[Collected data]
⟨

===== src/hw/rtl/sia_pkg.sv =====
// shared types, opcodes and status codes for the signed integer alu
package sia_pkg;
    localparam int WordWidth = 32;
    localparam int ShiftLimit = 32;
    localparam int DivStages = WordWidth / 4;

    typedef enum logic [3:0] {
        OP_ADD = 4'd0, OP_SUB = 4'd1, OP_MUL = 4'd2, OP_DIV = 4'd3,
        OP_REM = 4'd4, OP_MOD = 4'd5, OP_AND = 4'd6, OP_OR = 4'd7,
        OP_XOR = 4'd8, OP_SHL = 4'd9, OP_SHR = 4'd10, OP_BIT = 4'd11,
        OP_ABS = 4'd12, OP_NEG = 4'd13, OP_NOT = 4'd14, OP_SIGN = 4'd15
    } t_op;

    typedef enum logic [1:0] {
        ST_OK = 2'd0, ST_DIVZERO = 2'd1, ST_OVERFLOW = 2'd2, ST_BADINDEX = 2'd3
    } t_status;

    typedef struct packed {
        logic [31:0] operand_a;
        logic [31:0] operand_b;
        logic [3:0]  action;
    } t_in_item;

    typedef struct packed {
        logic [31:0] result;
        logic [1:0]  status;
    } t_out_item;

    // per-stage context carried alongside the datapath
    typedef struct packed {
        t_op              op;
        logic signed [WordWidth:0] simple;   // one extra bit for overflow check
        t_status          st;
        logic             a_neg;
        logic             b_neg;
        logic [WordWidth-1:0] b_mag;
        logic [WordWidth-1:0] b_raw;
    } t_ctx;
endpackage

⟩

Return the entries above exactly as they appear.

> **WRITTEN RESPONSE**
===== src/hw/rtl/sia_pkg.sv =====
// shared types, opcodes and status codes for the signed integer alu
package sia_pkg;
    localparam int WordWidth = 32;
    localparam int ShiftLimit = 32;
    localparam int DivStages = WordWidth / 4;

    typedef enum logic [3:0] {
        OP_ADD = 4'd0, OP_SUB = 4'd1, OP_MUL = 4'd2, OP_DIV = 4'd3,
        OP_REM = 4'd4, OP_MOD = 4'd5, OP_AND = 4'd6, OP_OR = 4'd7,
        OP_XOR = 4'd8, OP_SHL = 4'd9, OP_SHR = 4'd10, OP_BIT = 4'd11,
        OP_ABS = 4'd12, OP_NEG = 4'd13, OP_NOT = 4'd14, OP_SIGN = 4'd15
    } t_op;

    typedef enum logic [1:0] {
        ST_OK = 2'd0, ST_DIVZERO = 2'd1, ST_OVERFLOW = 2'd2, ST_BADINDEX = 2'd3
    } t_status;

    typedef struct packed {
        logic [31:0] operand_a;
        logic [31:0] operand_b;
        logic [3:0]  action;
    } t_in_item;

    typedef struct packed {
        logic [31:0] result;
        logic [1:0]  status;
    } t_out_item;

    // per-stage context carried alongside the datapath
    typedef struct packed {
        t_op              op;
        logic signed [WordWidth:0] simple;   // one extra bit for overflow check
        t_status          st;
        logic             a_neg;
        logic             b_neg;
        logic [WordWidth-1:0] b_mag;
        logic [WordWidth-1:0] b_raw;
    } t_ctx;
endpackage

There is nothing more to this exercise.